Divvaakar: Ooh! It’s early days yet. For now, I’d be happy for the book to get talked about, do a few more reprints. Who knows? But tell know what, I’m willing to give a 25% finder fee for anyone who gets me a deal. That’s a binding offer.
BookGeeks: Tell us something about your next project. 
Divvaakar: My next project is a thriller family drama about a modern woman who loses her honour, her home and her son, and fights to get it all back. Many first-time ideas have been thrown in. As we speak, it is at the last stages of closure with a BIG publisher. Fingers crossed. Godspeed.
BookGeeks: Any debut author faces many hurdles during his endeavour to launch a book. Which is the most difficult part – Getting the right idea, actually writing the book, finding a publisher or marketing? 
Divvaakar: Each one of them, one after the other. However, I must say this in defence of the the business: there are many helpful souls who will guide you, provided you are a good disciple and willing to learn. Having a mentor from the publishing world is critical- we all need people who see potential in our writing and are willing to lend a hand to see us succeed. Many a big author got that lucky break through a friendly angel.
BookGeeks: What would be your advice to any budding or debut author? 
Divvaakar: An author’s biggest weakness is EGO.  We should all be willing to accept the rejections- there are usually good reasons for reactions and suggestions that come in the manuscript stages- sometimes, authors believe they know best. And, spending money alone doesn’t get you anywhere, ultimately the reader must feel and connect with the story and the author. That is my biggest lesson. As an author, now I only seek to connect, to understand my readers better and strive to be understood by them equally. I felt that with BBB a connection got established with at least one section of the readership.

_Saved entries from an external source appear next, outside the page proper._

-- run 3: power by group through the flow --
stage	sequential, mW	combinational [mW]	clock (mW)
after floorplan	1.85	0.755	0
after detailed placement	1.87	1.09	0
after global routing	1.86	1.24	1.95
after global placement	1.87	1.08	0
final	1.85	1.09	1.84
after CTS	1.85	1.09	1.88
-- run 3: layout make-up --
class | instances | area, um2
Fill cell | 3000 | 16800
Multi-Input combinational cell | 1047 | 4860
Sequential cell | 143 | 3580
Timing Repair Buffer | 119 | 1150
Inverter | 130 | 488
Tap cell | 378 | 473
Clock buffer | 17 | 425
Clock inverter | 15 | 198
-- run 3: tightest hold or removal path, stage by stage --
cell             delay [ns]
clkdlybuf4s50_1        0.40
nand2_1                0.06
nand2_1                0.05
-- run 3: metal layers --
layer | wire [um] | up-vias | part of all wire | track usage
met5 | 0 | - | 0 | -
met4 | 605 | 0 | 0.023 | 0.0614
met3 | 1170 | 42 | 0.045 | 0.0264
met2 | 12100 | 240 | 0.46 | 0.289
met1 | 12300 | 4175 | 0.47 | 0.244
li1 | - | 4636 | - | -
**config.mk**
```make
export PLATFORM = sky130hd
export DESIGN_NAME = ata_mmio_bridge
export DESIGN_NICKNAME = d
export VERILOG_FILES = /design/src/rtl/ata_mmio_bridge.sv
export SDC_FILE = /design/constraint.sdc
export NUM_CORES = 1
export LEC_CHECK = 0
export ABC_CLOCK_PERIOD_IN_PS = 2930
export BUFFER_PORTS_ARGS = -buffer_cell sky130_fd_sc_hd__buf_4
export CAP_MARGIN = 15
export CORE_MARGIN = 2
export CORE_UTILIZATION = 37
export DETAILED_ROUTE_END_ITERATION = 12
export PLACE_DENSITY = 0.78
export SETUP_SLACK_MARGIN = 0.2
export SYNTH_ARGS = -nofsm -noshare
export SYNTH_HDL_FRONTEND = slang
export SYNTH_SLANG_ARGS = --single-unit
```
**constraint.sdc**
```tcl
create_clock -name clk -period 2.93 [get_ports clk]
set_input_delay 0.293 -clock clk [delete_from_list [all_inputs] [get_ports clk]]
set_output_delay 0.293 -clock clk [all_outputs]
set_load 0.05 [all_outputs]
```
===== src/rtl/flash_cmd_pkg.sv =====
package flash_cmd_pkg;
    localparam logic [7:0] CODE_PROG    = 8'h40;
    localparam logic [7:0] CODE_ERASE   = 8'h20;
    localparam logic [7:0] CODE_ERALL   = 8'hA7;
    localparam logic [7:0] CODE_LOCK    = 8'h77;
    localparam logic [7:0] CODE_READ    = 8'hFF;
    localparam logic [7:0] CODE_CLR     = 8'h50;
    localparam logic [7:0] CODE_CONFIRM = 8'hD0;

    typedef enum logic [1:0] {ST_IDLE, ST_WAIT2, ST_BUSY} seq_st_e;
    typedef enum logic [1:0] {OP_PROG = 2'd0, OP_ERASE = 2'd1,
                              OP_ERALL = 2'd2, OP_LOCK = 2'd3} arr_op_e;
    typedef enum logic [2:0] {CMD_PROG, CMD_ERASE, CMD_ERALL, CMD_LOCK,
                              CMD_READ, CMD_CLR, CMD_BAD} cmd_e;
endpackage


===== src/rtl/flash_cmd_decode.sv =====
module flash_cmd_decode
    import flash_cmd_pkg::*;
(
    input  logic [7:0] code,
    output cmd_e       cmd,
    output logic       is_confirm,
    output logic       is_rdarr
);
    always_comb begin
        is_confirm = (code == CODE_CONFIRM);
        is_rdarr   = (code == CODE_READ);
        case (code)
            CODE_PROG:  cmd = CMD_PROG;
            CODE_ERASE: cmd = CMD_ERASE;
            CODE_ERALL: cmd = CMD_ERALL;
            CODE_LOCK:  cmd = CMD_LOCK;
            CODE_READ:  cmd = CMD_READ;
            CODE_CLR:   cmd = CMD_CLR;
            default:    cmd = CMD_BAD;
        endcase
    end
endmodule


===== src/rtl/flash_lock_bank.sv =====
module flash_lock_bank #(
    parameter int                       BLK_W   = 3,
    parameter logic [(1<<BLK_W)-1:0]    RST_VAL = '0
) (
    input  logic                     clk,
    input  logic                     rst_n,
    input  logic                     set_en,
    input  logic [BLK_W-1:0]         set_idx,
    input  logic [(1<<BLK_W)-1:0]    clr_mask,
    output logic [(1<<BLK_W)-1:0]    lock_o
);
    localparam int NBLK = 1 << BLK_W;

    logic [NBLK-1:0] lock_d, lock_q;

    always_comb begin
        lock_d = lock_q & ~clr_mask;
        if (set_en) lock_d[set_idx] = 1'b1;
    end

    always_ff @(posedge clk or negedge rst_n) begin
        if (!rst_n) lock_q <= RST_VAL;
        else        lock_q <= lock_d;
    end

    assign lock_o = lock_q;
endmodule


===== src/rtl/flash_cmd_seq.sv =====
module flash_cmd_seq
    import flash_cmd_pkg::*;
#(
    parameter int                    BLK_W    = 3,
    parameter int                    DATA_W   = 16,
    parameter logic [(1<<BLK_W)-1:0] LOCK_RST = 'h81
) (
    input  logic                     clk,
    input  logic                     rst_n,
    input  logic                     wr_en,
    input  logic [DATA_W-1:0]        wr_data,
    input  logic [BLK_W-1:0]         wr_blk,
    input  logic                     lock_dis,
    input  logic                     arr_done,
    input  logic                     arr_fail,
    output logic                     arr_start,
    output logic [1:0]               arr_op,
    output logic [BLK_W-1:0]         arr_blk,
    output logic [DATA_W-1:0]        arr_data,
    output logic [(1<<BLK_W)-1:0]    arr_mask,
    output logic                     rdy,
    output logic [1:0]               stat_err,
    output logic                     read_array,
    output logic [(1<<BLK_W)-1:0]    lock_state
);
    localparam int NBLK = 1 << BLK_W;
    localparam logic [NBLK-1:0] ONE_HOT0 = {{(NBLK-1){1'b0}}, 1'b1};

    typedef struct packed {
        seq_st_e             st;
        arr_op_e             op;
        logic [BLK_W-1:0]    blk;
        logic [DATA_W-1:0]   data;
        logic [NBLK-1:0]     mask;
        logic                err_hi;
        logic                err_lo;
        logic                rd_arr;
        logic                start;
    } seq_s;

    seq_s q, d;

    cmd_e            cmd;
    logic            is_confirm, is_rdarr;
    logic            lock_set_en;
    logic [NBLK-1:0] lock_clr;
    logic [NBLK-1:0] locks;
    logic            blk_locked;

    flash_cmd_decode dec_i (
        .code       (wr_data[7:0]),
        .cmd        (cmd),
        .is_confirm (is_confirm),
        .is_rdarr   (is_rdarr)
    );

    flash_lock_bank #(.BLK_W(BLK_W), .RST_VAL(LOCK_RST)) lock_i (
        .clk      (clk),
        .rst_n    (rst_n),
        .set_en   (lock_set_en),
        .set_idx  (q.blk),
        .clr_mask (lock_clr),
        .lock_o   (locks)
    );

    assign blk_locked = locks[wr_blk] && !lock_dis;

    always_comb begin
        d           = q;
        d.start     = 1'b0;
        lock_set_en = 1'b0;
        lock_clr    = '0;
        case (q.st)
            ST_IDLE: if (wr_en) begin
                case (cmd)
                    CMD_PROG, CMD_ERASE, CMD_ERALL, CMD_LOCK: begin
                        d.rd_arr = 1'b0;
                        if (q.err_hi || q.err_lo) begin
                            d.err_hi = 1'b1;
                            d.err_lo = 1'b1;
                        end else begin
                            d.st = ST_WAIT2;
                            case (cmd)
                                CMD_PROG:  d.op = OP_PROG;
                                CMD_ERASE: d.op = OP_ERASE;
                                CMD_ERALL: d.op = OP_ERALL;
                                default:   d.op = OP_LOCK;
                            endcase
                        end
                    end
                    CMD_READ: d.rd_arr = 1'b1;
                    CMD_CLR: begin
                        d.err_hi = 1'b0;
                        d.err_lo = 1'b0;
                        d.rd_arr = 1'b0;
                    end
                    default: begin
                        d.err_hi = 1'b1;
                        d.err_lo = 1'b1;
                        d.rd_arr = 1'b0;
                    end
                endcase
            end
            ST_WAIT2: if (wr_en) begin
                d.st   = ST_IDLE;
                d.blk  = wr_blk;
                d.data = wr_data;
                d.mask = ONE_HOT0 << wr_blk;
                if (q.op == OP_PROG) begin
                    if (blk_locked) d.err_lo = 1'b1;
                    else begin
                        d.st    = ST_BUSY;
                        d.start = 1'b1;
                    end
                end else if (is_rdarr) begin
                    d.rd_arr = 1'b1;
                end else if (!is_confirm) begin
                    d.err_hi = 1'b1;
                    d.err_lo = 1'b1;
                end else if (q.op == OP_ERASE && blk_locked) begin
                    d.err_hi = 1'b1;
                end else begin
                    if (q.op == OP_ERALL) d.mask = lock_dis ? '1 : ~locks;
                    d.st    = ST_BUSY;
                    d.start = 1'b1;
                end
            end
            default: if (arr_done) begin
                d.st = ST_IDLE;
                if (arr_fail) begin
                    if (q.op == OP_ERASE || q.op == OP_ERALL) d.err_hi = 1'b1;
                    else                                      d.err_lo = 1'b1;
                end else begin
                    lock_set_en = (q.op == OP_LOCK);
                    if (q.op == OP_ERASE || q.op == OP_ERALL) lock_clr = q.mask;
                end
            end
        endcase
    end

    always_ff @(posedge clk or negedge rst_n) begin
        if (!rst_n) begin
            q <= '{st: ST_IDLE, op: OP_PROG, blk: '0, data: '0, mask: '0,
                   err_hi: 1'b0, err_lo: 1'b0, rd_arr: 1'b1, start: 1'b0};
        end else begin
            q <= d;
        end
    end

    assign arr_start  = q.start;
    assign arr_op     = q.op;
    assign arr_blk    = q.blk;
    assign arr_data   = q.data;
    assign arr_mask   = q.mask;
    assign rdy        = (q.st != ST_BUSY);
    assign stat_err   = {q.err_hi, q.err_lo};
    assign read_array = q.rd_arr;
    assign lock_state = locks;
endmodule


===== config.mk =====
export PLATFORM = sky130hd
export DESIGN_NAME = flash_cmd_seq
export DESIGN_NICKNAME = d
export VERILOG_FILES = /design/src/rtl/flash_cmd_pkg.sv /design/src/rtl/flash_cmd_decode.sv /design/src/rtl/flash_lock_bank.sv /design/src/rtl/flash_cmd_seq.sv
export SDC_FILE = /design/constraint.sdc
export NUM_CORES = 1
export LEC_CHECK = 0
export ABC_AREA = 1
export BUFFER_PORTS_ARGS = -buffer_cell sky130_fd_sc_hd__buf_4
export CAP_MARGIN = 25
export CORE_UTILIZATION = 54
export DETAILED_ROUTE_END_ITERATION = 8
export PLACE_DENSITY = 0.81
export SETUP_SLACK_MARGIN = 0.5
export SLEW_MARGIN = 40
export SYNTH_ARGS = -nofsm -noshare
export SYNTH_HDL_FRONTEND = slang
export SYNTH_HIERARCHICAL = 1
export SYNTH_SLANG_ARGS = --single-unit

===== constraint.sdc =====
create_clock -name clk -period 2.2 [get_ports clk]
set_clock_uncertainty 0.15 [all_clocks]
set_input_delay 0.33 -clock clk [delete_from_list [all_inputs] [get_ports clk]]
set_output_delay 0.33 -clock clk [all_outputs]
set_load 0.01 [all_outputs]

==> impl_metrics.toml <==
[drt]
drc = 0
drtIter0Drc = 341
wl_mm = 6.520
routed_via_density = 5.104
drt-pass1-iter-count = 5
wl_per_cell_um = 13.25
via_count = 2511
ant_nets = 0

[floorplan]
fp-row-count = 25
fp.dieW_um = 72.62
coreArea_um2 = 4755
ioPinCount = 67
die-area_um2 = 5273
die_h_um = 72.62
start_util_pct = 56.63

[setup_path]
critPathLaunchType = "register"
r2r_setup_slack_ns = 0.47
end_kind = "register"
critPathArrivalTime_ns = 1.77
cp.required_ns = 2.24
worstSetupPathType = "register to register"
ff2ff_path_depth = 9
r2r-end = "arr_mask[4]$_DFFE_PN0P_"
r2r_start = "lock_i/lock_o[0]$_DFF_PN1_"
crit_fanout = 8

[place]
io_buffers = 66
dp_hpwl_mm = 4.386
routabilityCongestion = 0.8773
dp_worst_setup_slack_ns = 0.1811

[power_and_ir_drop]
power_density_nw_per_um2 = 522.8
p_switching_mw = 0.5162
p_comb_share_pct = 19.8
p_clk_share_pct = 28.9
switching_share_pct = 29.32
pwr-share-seq_pct = 51.4
p_int_mw = 1.245
ir_drop_v = 0.0003773
power_mw = 1.761
leakage_nw = 1.745

[cts]
numCtsBuffers = 5
clock-sinks = 43
tritoncts = "done"
htreeDepth = 2
cts_buffer_depth = 2
clkTransAtPathRegs_ns = 0.09
cts_root_buf = "clkbuf_8"
worst_skew_pair.late_latency_ns = 0.30

[global_routing]
met3_usage_pct = 5.110
grt_max_degree = 44
grt-busiest-layer = "met2"
grtUsageMet1_pct = 33.18
met2_usage_pct = 42.06
grt_overflow = 0
antenna_found_initial = 0
grt_pass1_wl_mm = 10.18
grt_pass1_vias = 2262
grt_use_total_pct = 25.27

[sta]
setup_slack_ns = 0.4708
setup_viol = 0
finalCriticalPeriod_ns = 1.729
finalCritPeriodShare_pct = 78.60
rsz0062_at_grt = "true"
maxSlewHeadroom_pct = 63.23
fmax_mhz = 578.3
setup-tns-final_ns = 0
drv_slew = 0
finalHoldViolCount = 0
tightest_slew_ns = 0.5516

[synth]
syn_area_um2 = 2693
async_flop_share_pct = 100.0
synth_nets = 404
syn_avg_cell_area_um2 = 7.180
synth_adder_area_share_pct = 1.859
synth.area.top_cells = "dfrtp_1 (37%), nand2_1 (19%), buf_4 (8.6%), inv_1 (4.7%), nand3_1 (3.2%)"
synth_seq_area_share_pct = 40.10
synth_top_family_by_area = "simple AND/OR/NAND/NOR gates"
syn_inst = 375
ys_seq_elements = 43
synth_top_cell_by_area = "dfrtp_1"
synthMuxAreaShare_pct = 0
ys_types = 32
post-synth-top-area-fraction_pct = 37.17
synth_edf_count = 0
ys.flop_type = "dfrtp_1"
synth_simple_gate_area_share_pct = 37.22
synth_compound_area_share_pct = 4.322
yosys_warnings = 6
synth_xor_area_share_pct = 0

[min_path]
worstHoldPathType = "input pin to register"
holdPathEnd = "arr_data[9]$_DFFE_PN0P_"
holdPathStages = 3
worstHoldStart = "wr_data[9]"

[run]
maxCapViolations = 0

[layout]
drive_gt1_share_pct = 37.65
antenna-diode-count = 0
area_growth_pct = 25.09
fill_cells = 400
nets = 453

[run_status]
status = "completed"
-- how the worst max path moves through the flow --
stage	startpoint	endpoint	cells after the start
6_report	lock_i/lock_o[0]$_DFF_PN1_	arr_mask[4]$_DFFE_PN0P_	9
3_5_place_dp	wr_data[5]	arr_mask[5]$_DFFE_PN0P_	10
3_3_place_gp	wr_data[5]	arr_mask[5]$_DFFE_PN0P_	10
2_1_floorplan	wr_data[3]	stat_err[0]$_DFFE_PN0P_	10
4_1_cts	lock_i/lock_o[0]$_DFF_PN1_	arr_mask[5]$_DFFE_PN0P_	9
5_1_grt	lock_i/lock_o[0]$_DFF_PN1_	stat_err[1]$_DFFE_PN0P_	11
-- power by group through the flow --
stage / Clock (mW) / Sequential [mW] / Combinational [mW]
4_1_cts: 0.512 / 0.905 / 0.332
3_5_place_dp: 0 / 0.919 / 0.328
5_1_grt: 0.541 / 0.913 / 0.390
2_1_floorplan: 0 / 0.907 / 0.238
6_report: 0.509 / 0.904 / 0.348
3_3_place_gp: 0 / 0.918 / 0.324
-- registers in the layout, indices dropped and copies added (netlist names) --
signal and count:
arr_data 16, arr_op 2, lock_i/lock_o 8, stat_err 2, arr_start 1, read_array 1, q 2, arr_blk 3
arr_mask 8
-- per-stage QoR --
stage	instances	util, %	cell area [um2]	hold slack [ns]
finish	492	70.84	3368	0.06972
global route	492	70.84	3368	0.08135
CTS	485	66.71	3172	0.06728
detailed placement	472	63.89	3038	0.2059
global placement	472	63.89	3038	0.1998
floorplan	375	-	2715	-0.1156
-- logic make-up (layout without fill, tap and decap cells) --
logic type	count (synthesis)	after routing
adder cells (fa/ha/maj)	4	4
flip-flops	43	43
AO/OA/AOI/OAI	21	21
AND/OR/NAND/NOR	223	224
buffers and inverters	84	133
-- worst max-delay path: stages (launching register included) --
cell and delay (ns):
dfstp_2 0.58, nand2_2 0.06, nand2_2 0.08, nor2_4 0.04, nor2_4 0.14, nand3_4 0.15
nand3_4 0.18, nand2_1 0.08, nand3_1 0.08, o21ai_1 0.07
-- cell usage in the layout (no fill, tap or decap), drive strengths merged, types with 6 or more instances in the layout --
master,n
buf,78
clkbuf,6
dfrtp,40
inv,46
nand2,147
nand3,20
nand4,12
nor2,29
nor3,11
o21ai,17
-- repair_timing --
action                                  in CTS  in global routing
pin swaps                                    1                 22
endpoints found under the hold margin       40                  0
buffers inserted                             4                  6
endpoints found under the setup margin      16                 20
hold buffers                                 1                  0
resized for setup                            2                 43
cloned                                       0                  1
-- layout make-up --
type	count	area (um2)	share of cell area [%]
clock inverter	2	12.51	0.3715
inverter	46	172.7	5.126
tap	67	83.83	2.489
timing repair buffer	79	610.6	18.13
clock buffer	6	72.57	2.155
multi-input combinational	249	1335	39.64
sequential	43	1081	32.10
-- synth_stat cells, types with 2 or more instances --
cell,count
nor2_2,5
clkbuf_1,2
nor4_1,2
nand3_1,17
ha_1,4
nand3_2,2
buf_4,31
nand2_2,8
o21ai_1,14
o21ai_0,2
nor2_1,21
nand4_1,11
dfrtp_1,40
nor3_1,10
buf_2,4
nand2_1,138
inv_1,34
nor2_4,3
inv_2,12
dfstp_2,3
-- layer usage --
metal | part of all wire [%] | up-vias
li1 | - | 1240
met1 | 42 | 1142
met2 | 50 | 112
met3 | 5.9 | 17
met4 | 2.0 | 0
met5 | 0 | -
(Power assumes the default switching activity.)
==> src/rtl/led_pkg.sv <==
package led_pkg;
  typedef enum logic [1:0] {
    LVL_FAULT = 2'd0,
    LVL_PROG  = 2'd1,
    LVL_RUN   = 2'd2
  } lvl_t;
endpackage

==> src/rtl/led_sync.sv <==
module led_sync #(
  parameter int          W       = 1,
  parameter logic [W-1:0] RST_VAL = '0
) (
  input  logic         clk,
  input  logic         rst,
  input  logic [W-1:0] d_i,
  output logic [W-1:0] q_o
);
  logic [W-1:0] stg1;

  always_ff @(posedge clk) begin
    if (rst) begin
      stg1 <= RST_VAL;
      q_o  <= RST_VAL;
    end else begin
      stg1 <= d_i;
      q_o  <= stg1;
    end
  end
endmodule

==> src/rtl/led_blink_div.sv <==
module led_blink_div #(
  parameter int DIV_W = 26
) (
  input  logic clk,
  input  logic rst,
  output logic blink_o
);
  logic [DIV_W-1:0] cnt;

  always_ff @(posedge clk) begin
    if (rst) cnt <= '0;
    else     cnt <= cnt + 1'b1;
  end

  assign blink_o = cnt[DIV_W-1];

  AST_BLINK_NO_GLITCH: assert property (@(posedge clk) disable iff (rst)
    !$stable(blink_o) |=> $stable(blink_o));
endmodule

==> src/rtl/led_stretch.sv <==
module led_stretch #(
  parameter int HOLD_CYC = 2500000,
  localparam int CW      = $clog2(HOLD_CYC + 1)
) (
  input  logic clk,
  input  logic rst,
  input  logic line_i,
  output logic act_o
);
  logic [CW-1:0] cnt;

  always_ff @(posedge clk) begin
    if (rst)          cnt <= '0;
    else if (!line_i) cnt <= CW'(HOLD_CYC);
    else if (cnt != '0) cnt <= cnt - 1'b1;
  end

  assign act_o = (cnt != '0);

  AST_STRETCH_LIT: assert property (@(posedge clk) disable iff (rst)
    !line_i |=> act_o);
endmodule

==> src/rtl/led_prio_arb.sv <==
module led_prio_arb
  import led_pkg::*;
(
  input  logic       clk,
  input  logic       rst,
  input  logic       pg_i,
  input  logic       prog_i,
  input  logic       boot_i,
  input  logic [1:0] act_i,
  input  logic [1:0] user_i,
  input  logic       blink_i,
  output logic [3:0] led_o,
  output logic       grn_o,
  output logic       red_o
);
  lvl_t       lvl;
  logic [3:0] led_n;
  logic       grn_n, red_n;

  always_comb begin
    if (!pg_i)       lvl = LVL_FAULT;
    else if (prog_i) lvl = LVL_PROG;
    else             lvl = LVL_RUN;
  end

  always_comb begin
    unique case (lvl)
      LVL_FAULT: begin
        led_n = {4{blink_i}};
        grn_n = blink_i;
        red_n = blink_i;
      end
      LVL_PROG: begin
        led_n = 4'hF;
        grn_n = 1'b1;
        red_n = blink_i;
      end
      default: begin
        led_n = {user_i[1], user_i[0], act_i[1], act_i[0]};
        grn_n = 1'b1;
        red_n = !boot_i;
      end
    endcase
  end

  always_ff @(posedge clk) begin
    if (rst) begin
      led_o <= '0;
      grn_o <= 1'b0;
      red_o <= 1'b0;
    end else begin
      led_o <= led_n;
      grn_o <= grn_n;
      red_o <= red_n;
    end
  end

  AST_FAULT_UNISON: assert property (@(posedge clk) disable iff (rst)
    !pg_i |=> (led_o == {4{red_o}}) && (grn_o == red_o));
  AST_PROG_STEADY: assert property (@(posedge clk) disable iff (rst)
    (pg_i && prog_i) |=> (led_o == 4'hF) && grn_o);
  AST_RUN_BOOT: assert property (@(posedge clk) disable iff (rst)
    (pg_i && !prog_i) |=> grn_o && (red_o == !$past(boot_i)));
  AST_RUN_USER: assert property (@(posedge clk) disable iff (rst)
    (pg_i && !prog_i) |=> (led_o[3:2] == $past(user_i)));
endmodule

==> src/rtl/led_status_ctrl.sv <==
module led_status_ctrl #(
  parameter int DIV_W    = 26,
  parameter int HOLD_CYC = 2500000
) (
  input  logic       clk,
  input  logic       rst,
  input  logic       pwr_good_i,
  input  logic       prog_sel_i,
  input  logic       uart_rx_i,
  input  logic       uart_tx_i,
  input  logic       user_a_i,
  input  logic       user_b_i,
  input  logic       boot_sel_i,
  output logic [3:0] led_o,
  output logic       phy_grn_o,
  output logic       phy_red_o
);
  localparam int NUM_UART = 2;
  localparam int NUM_STAT = 5;

  logic [NUM_UART-1:0] uart_s, act;
  logic [NUM_STAT-1:0] stat_s;
  logic                blink;

  led_sync #(.W(NUM_UART), .RST_VAL({NUM_UART{1'b1}})) u_sync_uart (
    .clk(clk), .rst(rst), .d_i({uart_tx_i, uart_rx_i}), .q_o(uart_s));

  led_sync #(.W(NUM_STAT), .RST_VAL({NUM_STAT{1'b0}})) u_sync_stat (
    .clk(clk), .rst(rst),
    .d_i({boot_sel_i, user_b_i, user_a_i, prog_sel_i, pwr_good_i}),
    .q_o(stat_s));

  led_blink_div #(.DIV_W(DIV_W)) u_div (
    .clk(clk), .rst(rst), .blink_o(blink));

  for (genvar i = 0; i < NUM_UART; i++) begin : g_str
    led_stretch #(.HOLD_CYC(HOLD_CYC)) u_str (
      .clk(clk), .rst(rst), .line_i(uart_s[i]), .act_o(act[i]));
  end

  led_prio_arb u_arb (
    .clk(clk), .rst(rst),
    .pg_i(stat_s[0]), .prog_i(stat_s[1]), .boot_i(stat_s[4]),
    .act_i(act), .user_i(stat_s[3:2]), .blink_i(blink),
    .led_o(led_o), .grn_o(phy_grn_o), .red_o(phy_red_o));

  AST_RESET_DARK: assert property (@(posedge clk)
    rst |=> (led_o == 4'h0) && !phy_grn_o && !phy_red_o);
endmodule

==> config.mk <==
export PLATFORM = sky130hd
export DESIGN_NAME = led_status_ctrl
export DESIGN_NICKNAME = d
export VERILOG_FILES = /design/src/rtl/led_pkg.sv /design/src/rtl/led_sync.sv /design/src/rtl/led_blink_div.sv /design/src/rtl/led_stretch.sv /design/src/rtl/led_prio_arb.sv /design/src/rtl/led_status_ctrl.sv
export SDC_FILE = /design/constraint.sdc
export NUM_CORES = 1
export LEC_CHECK = 0
export BUFFER_PORTS_ARGS = -buffer_cell sky130_fd_sc_hd__buf_4
export CAP_MARGIN = 15
export CORE_MARGIN = 2
export CORE_UTILIZATION = 40
export CTS_CLUSTER_DIAMETER = 80
export DETAILED_ROUTE_END_ITERATION = 16
export GPL_ROUTABILITY_DRIVEN = 0
export GPL_TIMING_DRIVEN = 0
export PLACE_DENSITY_LB_ADDON = 0.3
export SYNTH_ARGS = -nofsm -noshare
export SYNTH_HDL_FRONTEND = slang
export SYNTH_SLANG_ARGS = --single-unit
export TNS_END_PERCENT = 10
==> constraint.sdc <==
create_clock -name clk -period 2.4 [get_ports clk]
set_clock_uncertainty 0.2 [all_clocks]
set_input_delay 0.12 -clock clk [delete_from_list [all_inputs] [get_ports clk]]
set_output_delay 0.12 -clock clk [all_outputs]
set_load 0.03 [all_outputs]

BookGeeks: Would you like say anything about the team? 
Divvaakar: I like your transparency about the review process, which is very useful to the author as well as the reader. The EQ is a good barometer (Trademark it!).

As reviewers, you are like Malcolm Gladwell’s ‘MULTIPLIERS’, you have great power to influence your network. With great power comes great responsibility. I think your reviews demonstrate that responsibility and sensitivity, so that even ‘Jor Ka Jhatka Dheere Se Lage!’  Keep up the noble work.  Best luck!